### config.mk
export PLATFORM = sky130hd
export DESIGN_NAME = holy_line_fetcher
export DESIGN_NICKNAME = d
export VERILOG_FILES = /design/src/rtl/holy_core_pkg.sv /design/src/rtl/holy_line_fetcher.sv
export SDC_FILE = /design/constraint.sdc
export NUM_CORES = 1
export LEC_CHECK = 0
export BUFFER_PORTS_ARGS = -buffer_cell sky130_fd_sc_hd__buf_2
export CAP_MARGIN = 10
export CELL_PAD_IN_SITES_DETAIL_PLACEMENT = 0
export CELL_PAD_IN_SITES_GLOBAL_PLACEMENT = 2
export CORE_UTILIZATION = 18
export CTS_CLUSTER_DIAMETER = 150
export DETAILED_ROUTE_END_ITERATION = 16
export PLACE_DENSITY = 0.75
export SLEW_MARGIN = 20
export SYNTH_ARGS = -nofsm -noshare
export SYNTH_HDL_FRONTEND = slang
export SYNTH_SLANG_ARGS = --single-unit
### constraint.sdc
create_clock -name clk -period 2 [get_ports clk]
set_clock_uncertainty 0.1 [all_clocks]
set_input_delay 0 -clock clk [delete_from_list [all_inputs] [get_ports clk]]
set_output_delay 0 -clock clk [all_outputs]
set_load 0.005 [all_outputs]
### src/rtl/holy_core_pkg.sv
// Shared types and AXI constants for the holy core memory-side blocks.
package holy_core_pkg;

    // States of the cache-line transfer engine.
    typedef enum logic [2:0] {
        FS_IDLE,
        FS_AR,
        FS_R,
        FS_AW,
        FS_W,
        FS_B,
        FS_DONE
    } fetcher_state_t;

    localparam logic [1:0] AXI_BURST_INCR = 2'b01;
    localparam logic [1:0] AXI_RESP_OKAY  = 2'b00;

    // AXI size encoding for a full-width beat of data_w bits.
    function automatic logic [2:0] clog2_size(input int data_w);
        return 3'($clog2(data_w / 8));
    endfunction

endpackage

### src/rtl/holy_line_fetcher.sv
// Cache-line transfer engine: refills a line with an INCR read burst or
// writes back a line with an INCR write burst, checking every response.
//
// state   | meaning
// --------+---------------------------------------------------------
// FS_IDLE | ready for a request
// FS_AR   | read address offered, waiting for arready
// FS_R    | collecting read beats into the data array
// FS_AW   | write address offered, waiting for awready
// FS_W    | streaming array words out on the W channel
// FS_B    | waiting for the write response
// FS_DONE | one-cycle done/err report
module holy_line_fetcher
    import holy_core_pkg::*;
#(
    parameter int WORDS_PER_LINE = 8,
    parameter int DATA_W         = 32,
    parameter int ADDR_W         = 32,
    parameter int ID_W           = 4,
    parameter int AXI_ID         = 0,
    localparam int IDX_W = (WORDS_PER_LINE > 1) ? $clog2(WORDS_PER_LINE) : 1
) (
    input  logic                  clk,
    input  logic                  rst,
    input  logic                  req_valid,
    output logic                  req_ready,
    input  logic                  req_write,
    input  logic [ADDR_W-1:0]     req_addr,
    output logic                  fill_we,
    output logic [IDX_W-1:0]      fill_idx,
    output logic [DATA_W-1:0]     fill_data,
    input  logic [DATA_W-1:0]     wb_data,
    output logic                  done,
    output logic                  err,
    output logic [ID_W-1:0]       axi_awid,
    output logic [ADDR_W-1:0]     axi_awaddr,
    output logic [7:0]            axi_awlen,
    output logic [2:0]            axi_awsize,
    output logic [1:0]            axi_awburst,
    output logic                  axi_awvalid,
    input  logic                  axi_awready,
    output logic [DATA_W-1:0]     axi_wdata,
    output logic [DATA_W/8-1:0]   axi_wstrb,
    output logic                  axi_wlast,
    output logic                  axi_wvalid,
    input  logic                  axi_wready,
    input  logic [ID_W-1:0]       axi_bid,
    input  logic [1:0]            axi_bresp,
    input  logic                  axi_bvalid,
    output logic                  axi_bready,
    output logic [ID_W-1:0]       axi_arid,
    output logic [ADDR_W-1:0]     axi_araddr,
    output logic [7:0]            axi_arlen,
    output logic [2:0]            axi_arsize,
    output logic [1:0]            axi_arburst,
    output logic                  axi_arvalid,
    input  logic                  axi_arready,
    input  logic [ID_W-1:0]       axi_rid,
    input  logic [DATA_W-1:0]     axi_rdata,
    input  logic [1:0]            axi_rresp,
    input  logic                  axi_rlast,
    input  logic                  axi_rvalid,
    output logic                  axi_rready
);

    localparam int CNT_W = $clog2(WORDS_PER_LINE) + 1;
    localparam int OFF_W = $clog2(WORDS_PER_LINE * DATA_W / 8);
    localparam logic [CNT_W-1:0] LAST_CNT = CNT_W'(WORDS_PER_LINE - 1);
    localparam logic [CNT_W-1:0] FULL_CNT = CNT_W'(WORDS_PER_LINE);

    fetcher_state_t    state;
    logic [ADDR_W-1:0] addr_q;
    logic [CNT_W-1:0]  cnt;
    logic              err_acc;
    logic              beat_last;
    logic              r_hs;
    logic              r_err;

    // IDs and the low address bits are intentionally ignored.
    logic unused;
    assign unused = &{1'b0, axi_rid, axi_bid, req_addr[OFF_W-1:0]};

    assign beat_last = (cnt == LAST_CNT);
    assign r_hs      = axi_rvalid && axi_rready;
    // A beat is bad on a non-OKAY response or when rlast disagrees with the count.
    assign r_err     = (axi_rresp != AXI_RESP_OKAY) || (axi_rlast != beat_last);

    assign axi_awid    = ID_W'(AXI_ID);
    assign axi_arid    = ID_W'(AXI_ID);
    assign axi_awaddr  = addr_q;
    assign axi_araddr  = addr_q;
    assign axi_awlen   = 8'(WORDS_PER_LINE - 1);
    assign axi_arlen   = 8'(WORDS_PER_LINE - 1);
    assign axi_awsize  = clog2_size(DATA_W);
    assign axi_arsize  = clog2_size(DATA_W);
    assign axi_awburst = AXI_BURST_INCR;
    assign axi_arburst = AXI_BURST_INCR;
    assign axi_wstrb   = '1;
    assign axi_wdata   = wb_data;
    assign axi_wlast   = beat_last;

    // Beats beyond the line (slave never sent rlast) must not wrap onto word 0.
    assign fill_we   = r_hs && (cnt < FULL_CNT);
    assign fill_idx  = cnt[IDX_W-1:0];
    assign fill_data = axi_rdata;

    // Transfer sequencing with registered handshake and status outputs.
    always_ff @(posedge clk or posedge rst) begin
        if (rst) begin
            state       <= FS_IDLE;
            addr_q      <= '0;
            cnt         <= '0;
            err_acc     <= 1'b0;
            req_ready   <= 1'b1;
            axi_arvalid <= 1'b0;
            axi_awvalid <= 1'b0;
            axi_wvalid  <= 1'b0;
            axi_bready  <= 1'b0;
            axi_rready  <= 1'b0;
            done        <= 1'b0;
            err         <= 1'b0;
        end else begin
            case (state)
                FS_IDLE: begin
                    if (req_valid) begin
                        addr_q    <= {req_addr[ADDR_W-1:OFF_W], {OFF_W{1'b0}}};
                        cnt       <= '0;
                        err_acc   <= 1'b0;
                        req_ready <= 1'b0;
                        if (req_write) begin
                            axi_awvalid <= 1'b1;
                            state       <= FS_AW;
                        end else begin
                            axi_arvalid <= 1'b1;
                            state       <= FS_AR;
                        end
                    end
                end
                FS_AR: begin
                    if (axi_arready) begin
                        axi_arvalid <= 1'b0;
                        axi_rready  <= 1'b1;
                        state       <= FS_R;
                    end
                end
                FS_R: begin
                    if (axi_rvalid) begin
                        if (cnt < FULL_CNT) begin
                            cnt <= cnt + 1'b1;
                        end
                        err_acc <= err_acc | r_err;
                        if (axi_rlast) begin
                            axi_rready <= 1'b0;
                            done       <= 1'b1;
                            err        <= err_acc | r_err;
                            state      <= FS_DONE;
                        end
                    end
                end
                FS_AW: begin
                    if (axi_awready) begin
                        axi_awvalid <= 1'b0;
                        axi_wvalid  <= 1'b1;
                        state       <= FS_W;
                    end
                end
                FS_W: begin
                    if (axi_wready) begin
                        cnt <= cnt + 1'b1;
                        if (beat_last) begin
                            axi_wvalid <= 1'b0;
                            axi_bready <= 1'b1;
                            state      <= FS_B;
                        end
                    end
                end
                FS_B: begin
                    if (axi_bvalid) begin
                        axi_bready <= 1'b0;
                        done       <= 1'b1;
                        err        <= err_acc | (axi_bresp != AXI_RESP_OKAY);
                        state      <= FS_DONE;
                    end
                end
                FS_DONE: begin
                    done      <= 1'b0;
                    err       <= 1'b0;
                    req_ready <= 1'b1;
                    state     <= FS_IDLE;
                end
                default: state <= FS_IDLE;
            endcase
        end
    end

endmodule

Word-level counts from Yosys, hierarchy flattened
Cells that the tools add are included.
W data, S select, Z words.
{"block": "totals", "elab_cells": 108, "ff_bits": 43}
{"block": "classes", "reduce_logical": 26, "muxes": 47, "n_lt_le_gt_ge": 1, "eq_ne": 19, "addsub": 1, "n_bitwise": 2}
{"operator": "$mux W3", "count": 8}
{"operator": "$reduce_and A4 Y1", "count": 6}
{"operator": "$mux W1", "count": 23}
{"operator": "$ne A2 B2 Y1 const B", "count": 11}
{"operator": "$pmux W3 S6", "count": 1}
{"operator": "$reduce_bool A2 Y1", "count": 9}
{"operator": "$mux W4", "count": 4}
{"operator": "$pmux W1 S2", "count": 7}
{"operator": "$pmux W4 S3", "count": 1}
{"operator": "$eq A3 B3 Y1 const B", "count": 3}
{"operator": "$reduce_and A8 Y1", "count": 1}
{"operator": "$eq A3 B2 Y1 const B", "count": 2}
{"operator": "$pmux W1 S3", "count": 2}
{"operator": "$reduce_bool A3 Y1", "count": 2}
{"operator": "$reduce_and A5 Y1", "count": 1}
{"operator": "$add A4 B1 Y4 const B", "count": 1}
{"operator": "$eq A4 B3 Y1 const B", "count": 1}
{"operator": "$lt A4 B4 Y1 const B", "count": 1}
{"operator": "$reduce_and A2 Y1", "count": 2}
{"operator": "$eq A3 B1 Y1 const B", "count": 1}
{"operator": "$logic_not A3 Y1", "count": 1}
{"operator": "$reduce_and A3 Y1", "count": 1}
{"operator": "$logic_and A1 B1 Y1", "count": 2}
{"operator": "$mux W2", "count": 1}
{"operator": "3 further kinds", "count": 4}

Longest topological paths before layout
{"block": "logic_depth", "word_depth": 7, "depth_mapped": 7, "mapped_depth_nobuf": 5}

Worst setup path before layout
No wires, ideal clock.
{"block": "synth_path", "path_kind": "register to register", "from": "reg state[2]", "to": "reg cnt[2]", "slack_ps": 314, "synth_period_minus_slack_ps": 1686, "setup_ps": 127, "stages_incl_launch_ff": 6, "required_time_ps": 1773, "n_path_buf": 1, "t_arrival_ps": 1459, "cell_sequence": "dfrtp_1 buf_6 or3b_4 a31oi_4 nand2_2 mux2_1"}
{"block": "synth_via", "elab_chain_len": 3}
{"item": "start: declaration", "line": "holy_line_fetcher.sv:71", "rtl": "fetcher_state_t state;"}
{"item": "start signal: assignment", "line": "holy_line_fetcher.sv:110", "rtl": "state <= FS_IDLE;"}
{"item": "start signal: assignment", "line": "holy_line_fetcher.sv:132", "rtl": "state <= FS_AW;"}
{"item": "start signal: assignment", "line": "holy_line_fetcher.sv:135", "rtl": "state <= FS_AR;"}
{"item": "$eq A3 B2 Y1, or another cell as far along", "line": "holy_line_fetcher.sv:123", "rtl": "case (state)"}
{"item": "$ne A2 B2 Y1 (no source line) / $reduce_bool A3 Y1 (equally long branches)"}
{"item": "$reduce_and A5 Y1 (no source line)"}
{"item": "end signal: assignment", "line": "holy_line_fetcher.sv:149", "rtl": "cnt <= cnt + 1'b1;"}
{"item": "end signal: assignment", "line": "holy_line_fetcher.sv:169", "rtl": "cnt <= cnt + 1'b1;"}
{"item": "end: declaration", "line": "holy_line_fetcher.sv:73", "rtl": "logic [CNT_W-1:0] cnt;"}
Several ways; a longest one is shown, not always the timed one.
A chain may end at the register's enable or synchronous reset.

Worst setup path in the final report
{"block": "layout_path", "from": "reg cnt[0]", "to": "reg axi_bready"}
{"block": "layout_via", "elab_chain_len": 3}
{"item": "$eq A4 B3 Y1", "line": "holy_line_fetcher.sv:83", "rtl": "assign beat_last = (cnt == LAST_CNT);"}
{"item": "$ne A2 B2 Y1 (no source line)"}
{"item": "$reduce_and A4 Y1 (no source line)"}
{"item": "end signal: assignment", "line": "holy_line_fetcher.sv:118", "rtl": "axi_bready <= 1'b0;"}
{"item": "end signal: assignment", "line": "holy_line_fetcher.sv:172", "rtl": "axi_bready <= 1'b1;"}
{"item": "end signal: assignment", "line": "holy_line_fetcher.sv:179", "rtl": "axi_bready <= 1'b0;"}
{"item": "end: declaration", "line": "holy_line_fetcher.sv:50", "rtl": "output logic axi_bready,"}
Every way passes these cells.

==> results.txt <==
The worst path needs 1.88 ns of the cycle, external delays included. Measured against its own limit, the worst slew margin works out to 64.4%. STA puts the critical path data required time at 2.07 ns. The synthesized netlist devotes 7.97% of its cell area to simple gates. For this design the top-level I/O count stands at 297. Overall routed net length: 7260 um. Of all cell types, the one taking the most synthesized area is sky130_fd_sc_hd__buf_4. The tools report the kind of launch point of the worst setup path as a register. The clock passes through at most 2 buffers. The number of enable-type register cells in the synthesized netlist was 0. Summed over all cells, the static leakage comes to 0.00201 uW. The count of endpoints failing hold in the final timing report was 0; the number of filler instances in the final layout was 1759. Of all nets on the critical path, the largest fanout is 4. Clock-pin slew was measured on the worst setup and hold paths at 0.06 ns. After synthesis, the largest family of logic cells by area is buffers and inverters. The standard-cell row count is 47. In the routed design, unresolved DRC markers number 0. For this run the aggregate overflow at the end of global routing stands at 0. For the pin with the worst max-slew slack, the measured transition is 0.533 ns. Once the floorplan was initialized, standard cells occupied 18.5% of the core.

The first TritonRoute pass finished after 4 iterations. In this run the horizontal extent of the chip is 133 um. The run gives 0 as the count of synthesis-stage warnings from yosys. The largest net degree at the start of global routing is 34.

The synthesized netlist devotes 7.97% of its cell area to compound gates. The synthesized netlist devotes 0.809% of its cell area to adder and majority cells. The initial antenna violation count was 1. Cells with a size suffix above 1 make up 31.1% of the layout.

The routed layout has 2341 vias. Dividing the synthesized area by the synthesized cell count gives 9.92 um2. Most common flop cell mapped by yosys: sky130_fd_sc_hd__dfrtp_1. The worst setup path is captured at a register.

For this run, the top clock speed supported by timing is 532 MHz. In this run, CTS created clock tree buffers numbering 5. The top cell type's share of synthesized area is 34.5%, and the half-perimeter wire length after placement is 4910 um. Global routing used 7.61% of the available tracks.

The worst setup path category is register to register. Compared with the post-synthesis result, the final layout area differs by 35.9%. The post-route fraction of the period consumed by the critical path works out to 94.1%.

Counting distinct cell types in the post-synthesis netlist gives 46. The flow ran to the end, and the final reports show no timing, DRC or antenna violations. The power per cell area was 972 nW/um2. Setup violations remaining at the end of the flow were counted as 0.

The library cell with the highest instance count after synthesis was sky130_fd_sc_hd__buf_4. The tools report the part of the Yosys area used for sequential elements as 34.8%. Gate count of the mapped netlist: 312. The tools report the number of maximum-capacitance constraint violations as 0. TritonCTS built the clock tree. The first routing iteration left 40 violations. Summing the areas of all xor and xnor instances in the mapped netlist gives 0.283% of the synthesized area.

The tools report the number of nets with antenna violations after detailed routing as 0. Via density per instance: 3.60. The logs give 2107 for the via count of the first global-routing pass and 4090 uW for the post-route total power.

The tools report the total standard cell area after synthesis as 3090 um2. Buffer type at the clock tree root: sky130_fd_sc_hd__clkbuf_16. In the synthesized netlist, mux cells make up 10.5% of the area. The data arrival at the endpoint of the critical path was 1.95 ns. The number of antenna diodes in the final layout is 0. The run gives 550 as the number of nets in the final layout.

The share of synthesized registers carrying an async set or reset was 100%. In this run the standard cell core region covers 16700 um2. The die covers 17700 um2.

Ranked by total cell area, the synthesized netlist is headed by sky130_fd_sc_hd__buf_4, sky130_fd_sc_hd__dfrtp_1, sky130_fd_sc_hd__mux2_1, sky130_fd_sc_hd__buf_6, sky130_fd_sc_hd__o21ai_0. After detailed routing, the average wire length per cell comes to 11.2 um. The later pin in the worst-skew pair is clocked with a latency of 0.28 ns. In this run the worst hold path is classified as primary input to register. For the largest voltage drop on the vdd net, the log shows 0.000447 V. Height of the chip: 133 um. For the deepest level of the CTS H-tree, the log shows 2. Setup repair after global routing left no endpoint under its margin. CTS saw 43 sinks. At the end of routability-driven placement, the weighted congestion stood at 0.728.

The number of buffers added on ports is 107, and the number of pins with negative max-slew slack in the final report is 0. For the summed negative setup slack over all endpoints, the log shows 0 ns. The first global-routing pass estimated 10600 um of wire. After synthesis the netlist holds a flip-flop and latch count of 43.

By count the netlist is led by sky130_fd_sc_hd__buf_4, sky130_fd_sc_hd__dfrtp_1, sky130_fd_sc_hd__mux2_1.
==> layout make-up <==
cell class	count	area (um2)	area share, %
repair buffers	216	1630	38.7
flip-flops and latches	43	1080	25.6
multi-input cells	157	1030	24.6
well taps	220	275	6.55
clock buffers	7	133	3.15
clock inverters	1	30.0	0.714
inverters	7	26.3	0.625
==> cell families after synthesis <==
family	count (synthesis)
xor gates and xnor gates	1
other	2
DFF	43
AOI/OAI and AO/OA	35
adders and majority gates	2
buffers and inverters	158
and+or+nand+nor	42
muxes	29
==> flip-flops by register name, summed over array words and instances (netlist names) <==
register and cells:
axi_awvalid 1, req_ready 1, axi_rready 1, err_acc 1
axi_bready 1, axi_wvalid 1, state 3, done 1
axi_arvalid 1, err 1, cnt 4, axi_araddr 27
==> final timing paths <==
kind,startpoint,to,slack [ns],cells after the start
hold reg to reg,done,done,0.40,1
max in group asynchronous,rst,axi_araddr[20],1.09,4
setup reg to reg,cnt[0],axi_bready,0.12,5
setup / recovery,cnt[0],axi_bready,0.12,5
min in group asynchronous,rst,axi_araddr[15],0.22,3
hold / removal,axi_bresp[1],err,0.02,3
==> where the power goes <==
| part | internal (uW) | switching, uW | total, uW |
|---|---|---|---|
| sequential | 1270 | 282 | 1550 |
| combinational | 931 | 699 | 1630 |
| clock | 590 | 314 | 905 |
==> what timing repair did <==
action,4_1_cts,5_1_grt
setup endpoints to repair,0,1
hold buffers,100,0
setup buffers,0,2
resized for setup,0,2
hold endpoints to repair,117,0
==> cells in the final DEF, fill, tap and decap left out, drive strengths merged, types with 2 or more instances in the layout <==
cell type	instances
buf	116
dlygate4sd3	100
conb	48
dfrtp	42
mux2	28
nand2	9
o21ai	8
nor2	8
inv	7
a31oi	7
clkbuf	7
a21oi	6
nor2b	4
nand3	4
and3	3
a21o	3
nand3b	2
a32o	2
a41oi	2
nand4b	2
ha	2
or3b	2
==> routing by layer <==
metal,track usage (%),vias to the layer above,share of wire [%]
met3,2.63,10,11
met5,0,-,0.18
li1,-,1089,-
met4,2.46,2,1.7
met2,14.8,180,52
met1,7.42,1060,36
==> critical path: stages, from the launching register on <==
cell and delay, ns:
sky130_fd_sc_hd__dfrtp_1 0.40, sky130_fd_sc_hd__ha_1 0.22, sky130_fd_sc_hd__and3b_2 0.26, sky130_fd_sc_hd__a31oi_1 0.15, sky130_fd_sc_hd__o21ai_0 0.07, sky130_fd_sc_hd__dlygate4sd3_1 0.55
==> metrics by stage <==
| stage | hold slack (ns) | cells | setup WS (ns) | instance area [um2] | utilization, % |
|---|---|---|---|---|---|
| 6_report | 0.0172 | 651 | 0.119 | 4210 | 25.2 |
| 5_1_grt | 0.0426 | 651 | 0.0233 | 4210 | 25.2 |
| 4_1_cts | 0.00132 | 649 | 0.0787 | 4190 | 25.1 |
| 3_5_place_dp | -0.100 | 541 | 0.185 | 3020 | 18.1 |
| 3_3_place_gp | -0.100 | 541 | 0.190 | 3020 | 18.1 |
| 2_1_floorplan | -0.0192 | 358 | 0.314 | 3270 | - |
No activity file was read; power rests on OpenSTA's default activity.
● ● ● ● ●
WHAT NEEDS TO BE DONE
Every line above that includes the word "constraint" should be listed.

OUTPUT BELOW
export SDC_FILE = /design/constraint.sdc
### constraint.sdc
The library cell with the highest instance count after synthesis was sky130_fd_sc_hd__buf_4. The tools report the part of the Yosys area used for sequential elements as 34.8%. Gate count of the mapped netlist: 312. The tools report the number of maximum-capacitance constraint violations as 0. TritonCTS built the clock tree. The first routing iteration left 40 violations. Summing the areas of all xor and xnor instances in the mapped netlist gives 0.283% of the synthesized area.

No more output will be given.